After scarfing down my free concessions, I went to the commissary to get my product.
I didn’t know what the commissary was, or where. But I found a bunch of guys in red shirts standing around outside a closet door and asked them what was up. They were in line, they said, to get their product.
This line was not ordered by seniority, but regular old first-come, first-served. So I took my place in line and waited to enter the secret closet. It was not a fast line, and it took ten or fifteen minutes to find out what was behind the closed door.
Inside this unmarked door is a Cranky Troll-Woman and her Flunky. The Cranky Troll-Woman was consistently and completely unhappy, for reasons I could not identify. She wore a button with a picture of what must have been her grandson, which indicated to me that she had family. So her deep and unquenchable dissatisfaction with life, I figured, could not be due to a fear of dying alone. She was not disfigured or crippled and certainly wasn’t overworked, and honestly had no excuse for acting so much like a troll.
However, on my first day I tried to put myself in her Troll-Woman shoes. She had to deal with a bunch of untrained newbies who were, no doubt, taxing her patience and wasting her time. She probably wasn’t paid enough to take on the responsibility of shepherding all these fools into their new role at Dodger Stadium, and resented her superiors for putting her in this position. I thought I understood her situation completely, and decided to work extra hard to ask all the right questions and learn all the concession-selling techniques with outstanding alacrity. I congratulated myself on my depth of empathy and knew that before the end of the regular season I would kill the Troll-Woman with sunshiny kindness.
Or not.
I learned quickly. I never again came to a game without my own bank. I usually even brought my own quarters for change. I always decided ahead of time how much product I wanted to buy, and how much I would move at one time.

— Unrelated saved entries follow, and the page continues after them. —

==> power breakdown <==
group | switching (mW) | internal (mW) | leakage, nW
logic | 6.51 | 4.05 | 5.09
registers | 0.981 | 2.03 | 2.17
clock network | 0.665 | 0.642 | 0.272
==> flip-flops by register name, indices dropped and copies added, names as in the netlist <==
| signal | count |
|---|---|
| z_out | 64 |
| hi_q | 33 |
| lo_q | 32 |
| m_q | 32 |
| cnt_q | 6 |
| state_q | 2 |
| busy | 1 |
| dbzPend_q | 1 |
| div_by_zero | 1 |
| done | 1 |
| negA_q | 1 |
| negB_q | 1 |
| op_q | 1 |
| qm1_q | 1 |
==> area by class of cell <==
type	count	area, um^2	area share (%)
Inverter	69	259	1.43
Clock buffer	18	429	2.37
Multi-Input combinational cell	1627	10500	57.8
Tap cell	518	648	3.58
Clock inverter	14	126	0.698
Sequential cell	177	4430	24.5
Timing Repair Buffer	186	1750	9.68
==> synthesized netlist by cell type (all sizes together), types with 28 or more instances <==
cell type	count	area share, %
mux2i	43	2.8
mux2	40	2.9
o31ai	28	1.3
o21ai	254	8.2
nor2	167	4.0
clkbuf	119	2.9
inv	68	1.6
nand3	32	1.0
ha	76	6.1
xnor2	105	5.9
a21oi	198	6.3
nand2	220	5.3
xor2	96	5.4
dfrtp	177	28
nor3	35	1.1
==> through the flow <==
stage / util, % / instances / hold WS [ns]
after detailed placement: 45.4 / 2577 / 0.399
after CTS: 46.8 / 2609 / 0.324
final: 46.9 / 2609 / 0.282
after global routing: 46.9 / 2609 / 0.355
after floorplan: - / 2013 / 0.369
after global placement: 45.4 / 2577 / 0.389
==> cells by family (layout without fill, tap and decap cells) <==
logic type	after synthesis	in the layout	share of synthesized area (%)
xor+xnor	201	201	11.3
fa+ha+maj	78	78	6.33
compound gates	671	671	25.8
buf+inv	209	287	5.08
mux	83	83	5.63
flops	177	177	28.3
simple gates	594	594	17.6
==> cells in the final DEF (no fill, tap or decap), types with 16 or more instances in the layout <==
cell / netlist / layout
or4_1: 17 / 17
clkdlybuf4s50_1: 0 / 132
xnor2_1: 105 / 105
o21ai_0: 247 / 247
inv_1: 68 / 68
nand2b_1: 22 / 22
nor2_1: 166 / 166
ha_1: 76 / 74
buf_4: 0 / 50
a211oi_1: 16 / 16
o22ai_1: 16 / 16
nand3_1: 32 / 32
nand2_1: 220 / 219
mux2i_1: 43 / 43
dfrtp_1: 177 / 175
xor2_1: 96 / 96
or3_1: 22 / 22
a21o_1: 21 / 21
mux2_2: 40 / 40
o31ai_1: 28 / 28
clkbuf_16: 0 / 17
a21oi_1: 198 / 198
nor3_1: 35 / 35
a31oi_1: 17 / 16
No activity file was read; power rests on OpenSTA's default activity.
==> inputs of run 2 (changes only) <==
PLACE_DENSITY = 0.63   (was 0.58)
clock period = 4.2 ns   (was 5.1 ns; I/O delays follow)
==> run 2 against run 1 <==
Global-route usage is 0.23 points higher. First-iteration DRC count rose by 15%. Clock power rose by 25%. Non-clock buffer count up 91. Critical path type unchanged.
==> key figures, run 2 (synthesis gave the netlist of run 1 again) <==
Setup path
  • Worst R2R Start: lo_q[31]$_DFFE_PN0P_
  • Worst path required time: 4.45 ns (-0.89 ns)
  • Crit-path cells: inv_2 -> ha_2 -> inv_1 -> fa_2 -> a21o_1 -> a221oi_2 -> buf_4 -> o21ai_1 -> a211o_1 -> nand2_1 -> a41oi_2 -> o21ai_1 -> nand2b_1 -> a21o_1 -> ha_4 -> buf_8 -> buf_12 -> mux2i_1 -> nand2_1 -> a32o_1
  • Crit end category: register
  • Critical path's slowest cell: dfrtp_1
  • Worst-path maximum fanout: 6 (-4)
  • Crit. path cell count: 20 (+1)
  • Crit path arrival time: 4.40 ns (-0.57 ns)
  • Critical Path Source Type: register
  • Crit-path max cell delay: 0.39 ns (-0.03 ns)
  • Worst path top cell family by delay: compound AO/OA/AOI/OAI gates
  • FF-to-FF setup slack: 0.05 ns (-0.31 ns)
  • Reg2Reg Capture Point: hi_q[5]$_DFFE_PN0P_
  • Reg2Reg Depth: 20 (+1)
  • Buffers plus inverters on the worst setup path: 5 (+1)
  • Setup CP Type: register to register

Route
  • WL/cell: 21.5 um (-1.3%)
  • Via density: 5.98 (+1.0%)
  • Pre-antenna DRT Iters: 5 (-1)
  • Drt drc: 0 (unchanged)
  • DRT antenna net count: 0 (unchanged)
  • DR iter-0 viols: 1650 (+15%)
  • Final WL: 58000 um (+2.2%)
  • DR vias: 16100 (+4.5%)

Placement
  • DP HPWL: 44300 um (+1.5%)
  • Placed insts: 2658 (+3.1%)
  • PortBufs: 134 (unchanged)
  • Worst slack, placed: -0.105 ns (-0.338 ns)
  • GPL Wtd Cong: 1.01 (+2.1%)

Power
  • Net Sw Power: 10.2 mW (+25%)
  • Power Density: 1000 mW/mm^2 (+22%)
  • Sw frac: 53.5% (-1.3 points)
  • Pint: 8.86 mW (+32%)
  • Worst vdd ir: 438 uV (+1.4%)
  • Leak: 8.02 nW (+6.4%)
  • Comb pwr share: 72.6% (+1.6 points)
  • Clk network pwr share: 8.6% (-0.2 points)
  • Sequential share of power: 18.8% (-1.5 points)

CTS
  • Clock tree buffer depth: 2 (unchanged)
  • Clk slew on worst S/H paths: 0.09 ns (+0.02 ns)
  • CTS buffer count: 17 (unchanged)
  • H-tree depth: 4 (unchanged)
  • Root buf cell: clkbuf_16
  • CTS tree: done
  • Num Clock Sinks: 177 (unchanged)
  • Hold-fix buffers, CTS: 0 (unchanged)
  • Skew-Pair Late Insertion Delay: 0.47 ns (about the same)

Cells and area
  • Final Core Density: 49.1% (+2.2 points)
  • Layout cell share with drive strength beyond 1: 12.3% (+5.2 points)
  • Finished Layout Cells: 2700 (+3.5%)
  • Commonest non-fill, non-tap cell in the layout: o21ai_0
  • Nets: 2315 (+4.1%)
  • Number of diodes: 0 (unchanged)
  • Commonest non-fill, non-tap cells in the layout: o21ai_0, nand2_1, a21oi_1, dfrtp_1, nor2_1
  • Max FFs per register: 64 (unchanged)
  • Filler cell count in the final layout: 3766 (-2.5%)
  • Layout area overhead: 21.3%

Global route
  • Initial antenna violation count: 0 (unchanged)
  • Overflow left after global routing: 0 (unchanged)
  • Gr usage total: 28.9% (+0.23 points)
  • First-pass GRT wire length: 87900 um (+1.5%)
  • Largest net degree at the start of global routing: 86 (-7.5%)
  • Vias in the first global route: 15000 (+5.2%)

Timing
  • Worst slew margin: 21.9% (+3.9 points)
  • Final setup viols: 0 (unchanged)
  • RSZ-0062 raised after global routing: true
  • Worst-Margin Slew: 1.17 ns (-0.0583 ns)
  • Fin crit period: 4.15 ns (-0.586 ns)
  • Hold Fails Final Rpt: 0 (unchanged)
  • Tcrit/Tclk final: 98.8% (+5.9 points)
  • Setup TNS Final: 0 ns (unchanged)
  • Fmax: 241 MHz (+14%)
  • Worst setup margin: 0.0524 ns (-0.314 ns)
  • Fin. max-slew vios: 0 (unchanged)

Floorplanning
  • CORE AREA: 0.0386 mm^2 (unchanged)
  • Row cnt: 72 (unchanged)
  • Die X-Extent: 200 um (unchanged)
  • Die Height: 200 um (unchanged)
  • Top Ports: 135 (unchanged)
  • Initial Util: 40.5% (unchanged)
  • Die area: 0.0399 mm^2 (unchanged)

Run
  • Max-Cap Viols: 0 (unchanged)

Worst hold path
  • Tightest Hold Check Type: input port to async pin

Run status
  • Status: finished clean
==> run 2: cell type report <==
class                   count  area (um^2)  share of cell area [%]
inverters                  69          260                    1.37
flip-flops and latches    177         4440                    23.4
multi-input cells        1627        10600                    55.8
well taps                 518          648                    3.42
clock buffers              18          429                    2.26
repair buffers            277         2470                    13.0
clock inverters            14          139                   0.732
===== src/rtl/rescale_arbiter_if.sv =====
`default_nettype none
// ============================================================================
// Module      : rescale_arbiter_if
// Description : Request and result handshake bundle for rescale_arbiter.
//               slave  - design side (accepts requests, produces results)
//               master - environment side (issues requests, consumes results)
//   req_valid [NUM_REQ]     per-requester request valid
//   req_data  [32*NUM_REQ]  signed 32-bit accumulators, requester i at [32*i+:32]
//   req_ready [NUM_REQ]     one-hot-or-zero accept strobe
//   out_valid / out_data[8] / out_id / out_ready   result handshake
// Revision    : 1.0 - initial release
// ============================================================================
interface rescale_arbiter_if #(
  parameter int NUM_REQ = 4
) ();
  localparam int c_idw = $clog2(NUM_REQ);

  logic [NUM_REQ-1:0]    req_valid;
  logic [32*NUM_REQ-1:0] req_data;
  logic [NUM_REQ-1:0]    req_ready;
  logic                  out_valid;
  logic [7:0]            out_data;
  logic [c_idw-1:0]      out_id;
  logic                  out_ready;

  modport slave (
    input  req_valid, req_data, out_ready,
    output req_ready, out_valid, out_data, out_id
  );

  modport master (
    output req_valid, req_data, out_ready,
    input  req_ready, out_valid, out_data, out_id
  );
endinterface
`default_nettype wire


===== src/rtl/rescale_arbiter.sv =====
`default_nettype none
// ============================================================================
// Module      : rescale_arbiter
// Description : Round-robin arbiter in front of a shared two-stage
//               rescale (arithmetic right shift) + ReLU/saturate-to-127 path.
//               Each requester owns a 5-bit shift register (RST_SHIFT reset).
//   clk, rst_b         clock, asynchronous active-low reset
//   bus (slave)        request / result handshake (see rescale_arbiter_if)
//   cfg_we/idx/shift   shift-register write port (out-of-range idx ignored)
//   busy               any pipeline stage holds valid data
// Options     : define RESCALE_ROUND_EN for round-half-up before shifting;
//               otherwise results are truncated (floor).
// Revision    : 1.0 - initial release
// ============================================================================
module rescale_arbiter #(
  parameter int NUM_REQ   = 4,
  parameter int RST_SHIFT = 11
) (
  input  logic                       clk,
  input  logic                       rst_b,
  rescale_arbiter_if.slave           bus,
  input  logic                       cfg_we,
  input  logic [$clog2(NUM_REQ)-1:0] cfg_idx,
  input  logic [4:0]                 cfg_shift,
  output logic                       busy
);
  localparam int c_idw = $clog2(NUM_REQ);

  // Registered state
  logic [c_idw-1:0] ptr_q, ptr_d;
  logic [4:0]       shift_q [NUM_REQ];
  logic [4:0]       shift_d [NUM_REQ];
  logic             s1_valid_q, s1_valid_d;
  logic [31:0]      s1_data_q, s1_data_d;
  logic [c_idw-1:0] s1_id_q, s1_id_d;
  logic [4:0]       s1_shift_q, s1_shift_d;
  logic             out_valid_q, out_valid_d;
  logic [7:0]       out_data_q, out_data_d;
  logic [c_idw-1:0] out_id_q, out_id_d;

  // Combinational
  logic               w_found;
  logic [c_idw-1:0]   w_grant_id;
  logic [c_idw-1:0]   w_idx;
  logic [31:0]        w_grant_data;
  logic               w_s2_free, w_s1_adv, w_s1_free, w_accept;
  logic [NUM_REQ-1:0] w_req_ready;
  logic signed [32:0] w_data_ext, w_sum, w_res;
  logic [7:0]         w_sat;
`ifdef RESCALE_ROUND_EN
  logic signed [32:0] w_round;
`endif

  assign w_s2_free = !out_valid_q || bus.out_ready;
  assign w_s1_adv  = s1_valid_q && w_s2_free;
  assign w_s1_free = !s1_valid_q || w_s1_adv;
  // Gating with rst_b keeps req_ready low for the whole reset window.
  assign w_accept  = rst_b && w_found && w_s1_free;

  // Round-robin search: walk downwards so the candidate closest to ptr wins.
  always_comb begin
    w_found    = 1'b0;
    w_grant_id = '0;
    w_idx      = '0;
    for (int k = NUM_REQ - 1; k >= 0; k--) begin
      w_idx = c_idw'((int'(ptr_q) + k) % NUM_REQ);
      if (bus.req_valid[w_idx]) begin
        w_found    = 1'b1;
        w_grant_id = w_idx;
      end
    end
  end

  always_comb begin
    w_grant_data = '0;
    w_req_ready  = '0;
    for (int i = 0; i < NUM_REQ; i++) begin
      if (w_grant_id == c_idw'(i)) begin
        w_grant_data   = bus.req_data[32*i +: 32];
        w_req_ready[i] = w_accept;
      end
    end
  end

  // Rescale in 33 bits so the rounding increment cannot overflow.
  always_comb begin
    w_data_ext = {s1_data_q[31], s1_data_q};
`ifdef RESCALE_ROUND_EN
    w_round = (s1_shift_q == 5'd0) ? 33'sd0 : (33'sd1 <<< (s1_shift_q - 5'd1));
    w_sum   = w_data_ext + w_round;
`else
    w_sum   = w_data_ext;
`endif
    w_res = w_sum >>> s1_shift_q;
    if (w_res < 33'sd0) begin
      w_sat = 8'd0;
    end else if (w_res > 33'sd127) begin
      w_sat = 8'd127;
    end else begin
      w_sat = w_res[7:0];
    end
  end

  always_comb begin
    ptr_d       = ptr_q;
    shift_d     = shift_q;
    s1_valid_d  = s1_valid_q;
    s1_data_d   = s1_data_q;
    s1_id_d     = s1_id_q;
    s1_shift_d  = s1_shift_q;
    out_valid_d = out_valid_q;
    out_data_d  = out_data_q;
    out_id_d    = out_id_q;

    // Comparing against each legal index naturally ignores out-of-range idx.
    for (int i = 0; i < NUM_REQ; i++) begin
      if (cfg_we && (cfg_idx == c_idw'(i))) begin
        shift_d[i] = cfg_shift;
      end
    end

    if (w_s2_free) begin
      out_valid_d = s1_valid_q;
      if (s1_valid_q) begin
        out_data_d = w_sat;
        out_id_d   = s1_id_q;
      end
    end

    if (w_accept) begin
      s1_valid_d = 1'b1;
      s1_data_d  = w_grant_data;
      s1_id_d    = w_grant_id;
      // shift_q, not shift_d: a same-cycle write only affects later requests.
      s1_shift_d = shift_q[w_grant_id];
      ptr_d      = (w_grant_id == c_idw'(NUM_REQ - 1)) ? '0 : w_grant_id + 1'b1;
    end else if (w_s1_adv) begin
      s1_valid_d = 1'b0;
    end
  end

  always_ff @(posedge clk or negedge rst_b) begin
    if (!rst_b) begin
      ptr_q <= '0;
      for (int i = 0; i < NUM_REQ; i++) begin
        shift_q[i] <= 5'(RST_SHIFT);
      end
      s1_valid_q  <= 1'b0;
      s1_data_q   <= '0;
      s1_id_q     <= '0;
      s1_shift_q  <= '0;
      out_valid_q <= 1'b0;
      out_data_q  <= '0;
      out_id_q    <= '0;
    end else begin
      ptr_q       <= ptr_d;
      shift_q     <= shift_d;
      s1_valid_q  <= s1_valid_d;
      s1_data_q   <= s1_data_d;
      s1_id_q     <= s1_id_d;
      s1_shift_q  <= s1_shift_d;
      out_valid_q <= out_valid_d;
      out_data_q  <= out_data_d;
      out_id_q    <= out_id_d;
    end
  end

  assign bus.req_ready = w_req_ready;
  assign bus.out_valid = out_valid_q;
  assign bus.out_data  = out_data_q;
  assign bus.out_id    = out_id_q;
  assign busy          = s1_valid_q || out_valid_q;
endmodule
`default_nettype wire


===== src/flat_wrapper.sv =====
// flat-port wrapper written by rule: the top's interface ports become plain ports
module rescale_arbiter_flat 
#(
  parameter int NUM_REQ   = 4,
  parameter int RST_SHIFT = 11
)
  (clk, rst_b, cfg_we, cfg_idx, cfg_shift, busy, bus_req_valid, bus_req_data, bus_out_ready, bus_req_ready, bus_out_valid, bus_out_data, bus_out_id);
  rescale_arbiter_if #(.NUM_REQ(NUM_REQ)) bus_i ();
  input  logic clk;
  input  logic rst_b;
  input  logic cfg_we;
  input  logic [$clog2(NUM_REQ)-1:0] cfg_idx;
  input  logic [4:0] cfg_shift;
  output logic busy;
  input wire logic [$bits(bus_i.req_valid)-1:0] bus_req_valid;
  input wire logic [$bits(bus_i.req_data)-1:0] bus_req_data;
  input wire logic [$bits(bus_i.out_ready)-1:0] bus_out_ready;
  output wire logic [$bits(bus_i.req_ready)-1:0] bus_req_ready;
  output wire logic [$bits(bus_i.out_valid)-1:0] bus_out_valid;
  output wire logic [$bits(bus_i.out_data)-1:0] bus_out_data;
  output wire logic [$bits(bus_i.out_id)-1:0] bus_out_id;
  assign bus_i.req_valid = bus_req_valid;
  assign bus_i.req_data = bus_req_data;
  assign bus_i.out_ready = bus_out_ready;
  assign bus_req_ready = bus_i.req_ready;
  assign bus_out_valid = bus_i.out_valid;
  assign bus_out_data = bus_i.out_data;
  assign bus_out_id = bus_i.out_id;
  rescale_arbiter #(.NUM_REQ(NUM_REQ), .RST_SHIFT(RST_SHIFT)) u_core (.clk(clk), .rst_b(rst_b), .bus(bus_i), .cfg_we(cfg_we), .cfg_idx(cfg_idx), .cfg_shift(cfg_shift), .busy(busy));
endmodule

At the end of the night, I counted my money with all the bills facing the same way. I broke down empty boxes, even those that weren’t mine. I always dumped out my dry ice before returning my cold bag. I never put my water bottle on her desk. I smiled at her Flunky. I was the most obsequious little twerp that the Dodger Stadium field level commissary had ever seen. All to no avail.
My empathy soon ran out. This is not a surprise. I am not the most patient of people. In fact, I have a tendency to get rather cranky myself. But this is almost always solved with the timely application of a cheeseburger (or beer). Why the Cranky Troll-Woman didn’t just eat a cheeseburger, which was available to us for free at the Carl’s Junior stand, was a mystery that utterly baffles me to this day. The fact that I had very recently been fed for free or expected to be very soon was the only thing that kept my own crankiness at bay and allowed me to persist with my sunniness.
Until one particular playoff game when several circumstances converged: there was a ridiculous line outside the commissary, I had a ticket for a free meal, and a postseason Red Sox game was on the television in the break room. I got my meal and watched the end of my game instead of getting in line for my daily dose of coworker abuse. If you can criticize me for this, you are a fascist.
When I got to the commissary after the end of the Red Sox game (they lost, I was not happy), there was no more line. I went into the Troll cave to buy my product, which forced the poor overworked Cranky Troll-Woman to put down her crossword and vociferate that I was the last seller to check in.
She demanded to know why. I told her that I had chosen to eat before getting my product. I knew better than to mention that I had also watched at least an inning of a game on TV. She bellowed that I should eat after checking in, and marked down on her sheet when I had arrived. I knew for a fact that I was well within the appropriate time frame to get my product and start selling, and rolled my eyes at her inanity. I spoke nothing but monosyllables for the rest of our transaction.
I finally had to admit that the Cranky Troll-Woman had killed my kindness, and not the other way around. Sometimes, friends, a Troll is just a Troll, and you definitely don’t bother putting on her Troll shoes a second time.